> **THE DATA**:
[Start of section]
$ cat config.mk
export PLATFORM = sky130hd
export DESIGN_NAME = kepler_equation_bisection_solver_core
export DESIGN_NICKNAME = d
export VERILOG_FILES = /design/src/sv/kebs_pkg.sv /design/src/sv/kebs_cordic.sv /design/src/sv/kepler_equation_bisection_solver_core.sv
export SDC_FILE = /design/constraint.sdc
export NUM_CORES = 2
export LEC_CHECK = 0
export BUFFER_PORTS_ARGS = -buffer_cell sky130_fd_sc_hd__buf_2
export CORE_UTILIZATION = 45
export DETAILED_ROUTE_END_ITERATION = 10
export PLACE_DENSITY_LB_ADDON = 0.1
export SLEW_MARGIN = 25
export SYNTH_ARGS = -nofsm -noshare
export SYNTH_HDL_FRONTEND = slang
export SYNTH_HIERARCHICAL = 1
export SYNTH_SLANG_ARGS = --single-unit
$ cat constraint.sdc
create_clock -name clk -period 27.3 [get_ports clk]
set_clock_uncertainty 0.1 [all_clocks]
set_input_delay 1.365 -clock clk [delete_from_list [all_inputs] [get_ports clk]]
set_output_delay 1.365 -clock clk [all_outputs]
set_load 0.05 [all_outputs]
$ cat src/sv/kebs_pkg.sv
// Shared types and constants for the Kepler equation bisection solver.
package kebs_pkg;

    localparam int CORDIC_ITERS = 30;
    localparam logic [63:0] TWO_PI_Q60 = 64'h6487ED5110B4611A;
    localparam logic signed [35:0] CORDIC_GAIN_INV = 36'sd652032874;
    localparam logic signed [35:0] PI_Q30 = 36'sd3373259426;
    localparam logic signed [35:0] HALF_PI_Q30 = 36'sd1686629713;
    localparam logic signed [35:0] TWO_PI_Q30 = 36'sd6746518852;
    localparam logic signed [35:0] ONE_Q30 = 36'sd1073741824;

    typedef logic [4:0] iter_t;

    function automatic logic signed [35:0] atan_entry(input iter_t i);
        logic signed [35:0] r;
        r = '0;
        unique case (i)
            5'd0: r = 36'sd843314857;
            5'd1: r = 36'sd497837829;
            5'd2: r = 36'sd263043837;
            5'd3: r = 36'sd133525159;
            5'd4: r = 36'sd67021687;
            5'd5: r = 36'sd33543516;
            5'd6: r = 36'sd16775851;
            5'd7: r = 36'sd8388437;
            5'd8: r = 36'sd4194283;
            5'd9: r = 36'sd2097149;
            default: r = 36'sd1 <<< (5'd30 - i);
        endcase
        return r;
    endfunction

endpackage

$ cat src/sv/kebs_cordic.sv
// Iterative CORDIC sine unit, one rotation per cycle, Q1.30 output.
module kebs_cordic
(
    input  logic                clk,
    input  logic                rst_n,
    input  logic                start,
    input  logic signed [35:0]  angle,
    output logic                done,
    output logic signed [35:0]  sine
);
    import kebs_pkg::*;

    logic signed [35:0] x_reg, x_next, y_reg, y_next, z_reg, z_next;
    iter_t              i_reg, i_next;
    logic               busy_reg, busy_next;
    logic               done_reg, done_next;
    logic signed [35:0] xs, ys, at;

    always_comb
    begin
        x_next = x_reg;
        y_next = y_reg;
        z_next = z_reg;
        i_next = i_reg;
        busy_next = busy_reg;
        done_next = 1'b0;
        xs = x_reg >>> i_reg;
        ys = y_reg >>> i_reg;
        at = atan_entry(i_reg);
        if (start)
        begin
            x_next = CORDIC_GAIN_INV;
            y_next = '0;
            z_next = angle;
            i_next = '0;
            busy_next = 1'b1;
        end
        else if (busy_reg)
        begin
            if (!z_reg[35])
            begin
                x_next = x_reg - ys;
                y_next = y_reg + xs;
                z_next = z_reg - at;
            end
            else
            begin
                x_next = x_reg + ys;
                y_next = y_reg - xs;
                z_next = z_reg + at;
            end
            i_next = i_reg + 5'd1;
            if (i_reg == iter_t'(CORDIC_ITERS - 1))
            begin
                busy_next = 1'b0;
                done_next = 1'b1;
            end
        end
    end

    always_ff @(posedge clk or negedge rst_n)
    begin
        if (!rst_n)
        begin
            busy_reg <= 1'b0;
            done_reg <= 1'b0;
            i_reg <= '0;
        end
        else
        begin
            busy_reg <= busy_next;
            done_reg <= done_next;
            i_reg <= i_next;
        end
    end

    always_ff @(posedge clk)
    begin
        x_reg <= x_next;
        y_reg <= y_next;
        z_reg <= z_next;
    end

    assign done = done_reg;
    assign sine = (y_reg > ONE_Q30) ? ONE_Q30 : ((y_reg < -ONE_Q30) ? -ONE_Q30 : y_reg);

endmodule

$ cat src/sv/kepler_equation_bisection_solver_core.sv
// Top level of the Kepler equation bisection solver.
//  channel | valid      | stall      | payload
//  input   | in_valid   | in_stall   | mean_anomaly, eccentricity
//  output  | out_valid  | out_stall  | eccentric_anomaly, bracket_invalid
// Each valid item runs BISECTION_STEPS bisection steps, each a serial CORDIC sine evaluation
// followed by the bit-serial e*sin multiply.
// An invalid bracket has its result valid in the cycle after the transfer.
// Reset clears all control state.
// The result register holds while out_stall is high; a new item is taken once it is free.
module kepler_equation_bisection_solver_core #(
    parameter int BISECTION_STEPS = 33,
    parameter int ANGLE_FRAC_BITS = 29
)
(
    input  logic        clk,
    input  logic        rst_n,
    input  logic        in_valid,
    output logic        in_stall,
    input  logic [31:0] mean_anomaly,
    input  logic [31:0] eccentricity,
    output logic        out_valid,
    input  logic        out_stall,
    output logic [31:0] eccentric_anomaly,
    output logic        bracket_invalid
);
    import kebs_pkg::*;

    localparam int AW = ANGLE_FRAC_BITS + 4;
    localparam int SH = 62 - ANGLE_FRAC_BITS;
    localparam int CW = $clog2(BISECTION_STEPS + 1);
    localparam int DW = ((AW > 32) ? AW : 32) + 2;
    localparam int ZR = (ANGLE_FRAC_BITS > 30) ? (ANGLE_FRAC_BITS - 30) : 0;
    localparam int ZL = (ANGLE_FRAC_BITS > 30) ? 0 : (30 - ANGLE_FRAC_BITS);
    localparam logic [63:0] ZRND = (64'd1 << ZR) >> 1;
    localparam logic [63:0] TP64 = (ANGLE_FRAC_BITS == 60) ? TWO_PI_Q60 :
        ((TWO_PI_Q60 + (64'd1 << (59 - ANGLE_FRAC_BITS))) >> (60 - ANGLE_FRAC_BITS));
    localparam logic [AW-1:0] TWO_PI_Q = TP64[AW-1:0];

    typedef enum logic [4:0] {
        S_IDLE = 5'b00001,
        S_MID  = 5'b00010,
        S_SIN  = 5'b00100,
        S_MUL  = 5'b01000,
        S_DEC  = 5'b10000
    } state_t;

    state_t              st_reg, st_next;
    logic [AW-1:0]       a_reg, a_next, b_reg, b_next, c_reg, c_next;
    logic [31:0]         m_reg, m_next, e_reg, e_next;
    logic [CW-1:0]       step_reg, step_next;
    logic [5:0]          bit_reg, bit_next;
    logic [63:0]         acc_reg, acc_next;
    logic [31:0]         mag_reg, mag_next;
    logic                neg_reg, neg_next;
    logic                ov_reg, ov_next;
    logic [31:0]         res_reg, res_next;
    logic                inv_reg, inv_next;

    logic                cs_start, cs_done;
    logic signed [35:0]  z_in, z_red, sine_out;
    logic [63:0]         es64;
    logic signed [DW-1:0] d;
    logic [AW-1:0]       es;

    always_comb
    begin
        z_in = 36'(((64'(c_reg) + ZRND) >> ZR) << ZL);
        if (z_in > PI_Q30 + HALF_PI_Q30)
            z_red = z_in - TWO_PI_Q30;
        else if (z_in > HALF_PI_Q30)
            z_red = PI_Q30 - z_in;
        else
            z_red = z_in;
    end

    kebs_cordic u_cordic
    (
        .clk   (clk),
        .rst_n (rst_n),
        .start (cs_start),
        .angle (z_red),
        .done  (cs_done),
        .sine  (sine_out)
    );

    assign es64 = (acc_reg + (64'd1 << (SH - 1))) >> SH;
    assign es = es64[AW-1:0];
    assign d = neg_reg ? ($signed(DW'(c_reg)) - $signed(DW'(m_reg)) + $signed(DW'(es)))
                       : ($signed(DW'(c_reg)) - $signed(DW'(m_reg)) - $signed(DW'(es)));

    assign cs_start = (st_reg == S_MID);

    always_comb
    begin
        st_next = st_reg;
        a_next = a_reg;
        b_next = b_reg;
        c_next = c_reg;
        m_next = m_reg;
        e_next = e_reg;
        step_next = step_reg;
        bit_next = bit_reg;
        acc_next = acc_reg;
        mag_next = mag_reg;
        neg_next = neg_reg;
        ov_next = ov_reg;
        res_next = res_reg;
        inv_next = inv_reg;
        if (ov_reg && !out_stall)
            ov_next = 1'b0;
        unique case (st_reg)
            S_IDLE:
            begin
                if (in_valid && !ov_reg)
                begin
                    m_next = mean_anomaly;
                    e_next = eccentricity;
                    if (mean_anomaly == 32'd0 || 64'(mean_anomaly) >= TP64)
                    begin
                        res_next = '0;
                        inv_next = 1'b1;
                        ov_next = 1'b1;
                    end
                    else
                    begin
                        a_next = '0;
                        b_next = TWO_PI_Q;
                        step_next = '0;
                        st_next = S_MID;
                        c_next = TWO_PI_Q >> 1;
                    end
                end
            end
            S_MID:
                st_next = S_SIN;
            S_SIN:
            begin
                if (cs_done)
                begin
                    neg_next = sine_out[35];
                    mag_next = 32'(sine_out[35] ? -sine_out : sine_out);
                    acc_next = '0;
                    bit_next = '0;
                    st_next = S_MUL;
                end
            end
            S_MUL:
            begin
                if (e_reg[bit_reg[4:0]])
                    acc_next = acc_reg + ({32'd0, mag_reg} << bit_reg[4:0]);
                bit_next = bit_reg + 6'd1;
                if (bit_reg == 6'd31)
                    st_next = S_DEC;
            end
            S_DEC:
            begin
                if (d > 0)
                    b_next = c_reg;
                else if (d < 0)
                    a_next = c_reg;
                step_next = step_reg + CW'(1);
                if (step_reg == CW'(BISECTION_STEPS - 1))
                begin
                    if (!ov_reg || !out_stall)
                    begin
                        res_next = 32'(c_reg);
                        inv_next = 1'b0;
                        ov_next = 1'b1;
                        st_next = S_IDLE;
                    end
                    else
                        step_next = step_reg;
                end
                else
                begin
                    c_next = ((d > 0) ? a_reg : c_reg) +
                             ((((d > 0) ? c_reg : b_reg) - ((d > 0) ? a_reg : c_reg)) >> 1);
                    if (d == 0)
                        c_next = a_reg + ((b_reg - a_reg) >> 1);
                    st_next = S_MID;
                end
            end
            default:
                st_next = S_IDLE;
        endcase
    end

    always_ff @(posedge clk or negedge rst_n)
    begin
        if (!rst_n)
        begin
            st_reg <= S_IDLE;
            ov_reg <= 1'b0;
            step_reg <= '0;
            bit_reg <= '0;
        end
        else
        begin
            st_reg <= st_next;
            ov_reg <= ov_next;
            step_reg <= step_next;
            bit_reg <= bit_next;
        end
    end

    always_ff @(posedge clk)
    begin
        a_reg <= a_next;
        b_reg <= b_next;
        c_reg <= c_next;
        m_reg <= m_next;
        e_reg <= e_next;
        acc_reg <= acc_next;
        mag_reg <= mag_next;
        neg_reg <= neg_next;
        res_reg <= res_next;
        inv_reg <= inv_next;
    end

    assign in_stall = (st_reg != S_IDLE) || ov_reg;
    assign out_valid = ov_reg;
    assign eccentric_anomaly = res_reg;
    assign bracket_invalid = inv_reg;

endmodule
==> summary.txt <==
Drt
  – Routed WL per cell: between 20 and 25 um
  – Vias post-DR: 45747
  – Via-to-Cell Ratio: between 6 and 7
  – Starting DRT DRC Count: 4315
  – Final ANT Viol Nets: 0
  – 1st-pass router iterations: 8
  – DR DRC count: 0
  – Post-Route WL: 158.8 mm

Global route
  – Initial antenna violation count: 6
  – First-pass GRT wire length: 245.9 mm
  – Vias in the first global route: ~42000
  – Largest net degree at the start of global routing: 77
  – Gr ovfl total: 0
  – All-Layer GR Usage: ~28%

Timing
  – Max-slew violation count: 0
  – TNS Setup: 0 ns
  – Relative slew slack: between 20% and 30%
  – Unrepaired setup endpoints after global routing: no
  – Final Cycle Share: about three fifths
  – Final hold vios: 0
  – Final setup vio count: 0
  – Tightest Pin Transition: roughly 1.1 ns
  – F_max: 61.87 MHz
  – Min Tclk post-route: between 15 and 20 ns

Critical path
  – Worst Setup End Kind: register
  – Worst stage delay on the critical path: roughly 0.75 ns
  – CP Data Required Time: between 20 and 30 ns
  – CP arrival: roughly 16 ns
  – Crit path launch type: register
  – Most Frequent Cell on Critical Path: o21ai_0
  – Crit path max fanout: 26
  – Slowest CP cell: edfxtp_1
  – Crit Path Class: reg -> reg

Die
  – Die Wd: 332.3 um
  – Core ar.: ~110000 um2
  – Die Y: 332.3 um
  – Ports: 103
  – Row count: 120
  – DIE AREA: around 110000 um2
  – Starting density of the core: a little under half

Clock network
  – # clock sinks: ~430
  – Skew-Pair Late Insertion Delay: between 0.6 and 0.7 ns
  – TritonCTS clock tree: built
  – Post-CTS sizing: 0
  – H-tree depth: 2
  – CTS max path bufs: 3
  – Post-CTS Setup Bufs: 0
  – Number of hold buffers added after CTS: 0
  – CTS Buf Count: 55
  – Clk slew on worst S/H paths: 0.06 ns
  – CTS Root Cell: clkbuf_16

Cells and area
  – Layout cells sized above 1: roughly 9.0%
  – Final core occ: around half
  – Max FFs per register: 64
  – NumNets Final: about 6300
  – Synth-to-layout area growth: 7.020%

Synth
  – Synth warn: 6
  – Post-Synthesis Cells: roughly 6000
  – Post-synthesis cell area: 49090 um2
  – Synthesized area per cell: 8.233 um2
  – Mapped Nets: 6397

Status
  – Status: finished, final reports clean

Placement
  – IO buf count: 102
  – Post-DP HPWL: ~120 mm
  – Routability cong.: slightly below 1

Run
  – Max-cap viol count: 0

Worst hold path
  – Worst hold path class: reg -> reg
[critical path: cells and delay by family, from the launching register on]
family	cells	cell delay, ns
compound gates	42	9.23
xor+xnor	1	0.13
fa+ha+maj	5	2.16
buf+inv	1	0.24
flops	1	0.75
simple gates	15	3.21
[cell usage in the layout (no fill, tap or decap), drive strengths merged, types with 42 or more instances in the layout]
| cell | n |
|---|---|
| nand2 | 555 |
| and2 | 97 |
| o211ai | 53 |
| buf | 163 |
| xnor2 | 328 |
| inv | 273 |
| or3 | 49 |
| nor4 | 44 |
| nor2b | 59 |
| xor2 | 172 |
| nand3 | 164 |
| nand4 | 61 |
| a21o | 124 |
| clkbuf | 73 |
| o31ai | 42 |
| o21bai | 81 |
| nand2b | 71 |
| edfxtp | 329 |
| o21ai | 341 |
| o22ai | 45 |
| a211oi | 62 |
| mux2i | 141 |
| o21a | 60 |
| and3 | 69 |
| a31oi | 76 |
| mux2 | 77 |
| ha | 358 |
| mux4 | 94 |
| nor3 | 146 |
| a21oi | 484 |
| nor2 | 616 |
| dfxtp | 72 |
[layer usage]
metal | vias up | track usage (%) | wire length, um
met5 | - | 0 | 7
met4 | 2 | 8.855 | 5159
met3 | 266 | 3.433 | 10370
met2 | 1581 | 44.00 | 70270
met1 | 22002 | 39.31 | 72950
li1 | 21896 | - | -
[stage by stage]
step / cells / setup WS, ns / instance area (um2) / hold slack, ns
3_3_place_gp: 7219 / 11.52 / 50590 / 0.3755
3_5_place_dp: 7219 / 11.25 / 50590 / 0.3713
5_1_grt: 7321 / 9.672 / 52530 / 0.4315
6_report: 7322 / 11.14 / 52530 / 0.3843
4_1_cts: 7321 / 11.22 / 52520 / 0.3839
2_1_floorplan: 5962 / 12.70 / 49090 / 0.3489
[area by class of cell]
class | count | area [um2]
fillers | 10536 | 55120
multi-input cells | 4952 | 34870
flip-flops and latches | 426 | 11960
well taps | 1403 | 1755
clock buffers | 73 | 1535
inverters | 275 | 1032
repair buffers | 163 | 968.4
clock inverters | 29 | 399.1
diodes | 1 | 2.502
[path summary, 6_finish.rpt]
path | startpoint | endpoint | slack, ns | cells past startpoint
max in group asynchronous | rst_n | u_cordic/i_reg[0]$_DFFE_PN0P_ | 26.01 | 1
hold / removal | bit_reg[5]$_DFFE_PN0P_ | bit_reg[5]$_DFFE_PN0P_ | 0.38 | 1
hold reg to reg | bit_reg[5]$_DFFE_PN0P_ | bit_reg[5]$_DFFE_PN0P_ | 0.38 | 1
setup reg to reg | c_reg[2]$_SDFFCE_PP0P_ | c_reg[30]$_SDFFCE_PP1P_ | 11.14 | 64
setup / recovery | c_reg[2]$_SDFFCE_PP0P_ | c_reg[30]$_SDFFCE_PP1P_ | 11.14 | 64
min in group asynchronous | rst_n | u_cordic/i_reg[2]$_DFFE_PN0P_ | 0.61 | 1
Power is not shown: default switching activity piles up to over one toggle a cycle in this logic, so the estimate is an artifact.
[End of section]
> **WORK TO BE COMPLETED**: Produce a word-for-word copy of everything above from the line holding "5'd8: r = 36'sd4194283;" down to the line holding "logic signed [35:0] xs, ys, at;", with both of those lines kept.

> **ANSWER AREA**:
            5'd8: r = 36'sd4194283;
            5'd9: r = 36'sd2097149;
            default: r = 36'sd1 <<< (5'd30 - i);
        endcase
        return r;
    endfunction

endpackage

$ cat src/sv/kebs_cordic.sv
// Iterative CORDIC sine unit, one rotation per cycle, Q1.30 output.
module kebs_cordic
(
    input  logic                clk,
    input  logic                rst_n,
    input  logic                start,
    input  logic signed [35:0]  angle,
    output logic                done,
    output logic signed [35:0]  sine
);
    import kebs_pkg::*;

    logic signed [35:0] x_reg, x_next, y_reg, y_next, z_reg, z_next;
    iter_t              i_reg, i_next;
    logic               busy_reg, busy_next;
    logic               done_reg, done_next;
    logic signed [35:0] xs, ys, at;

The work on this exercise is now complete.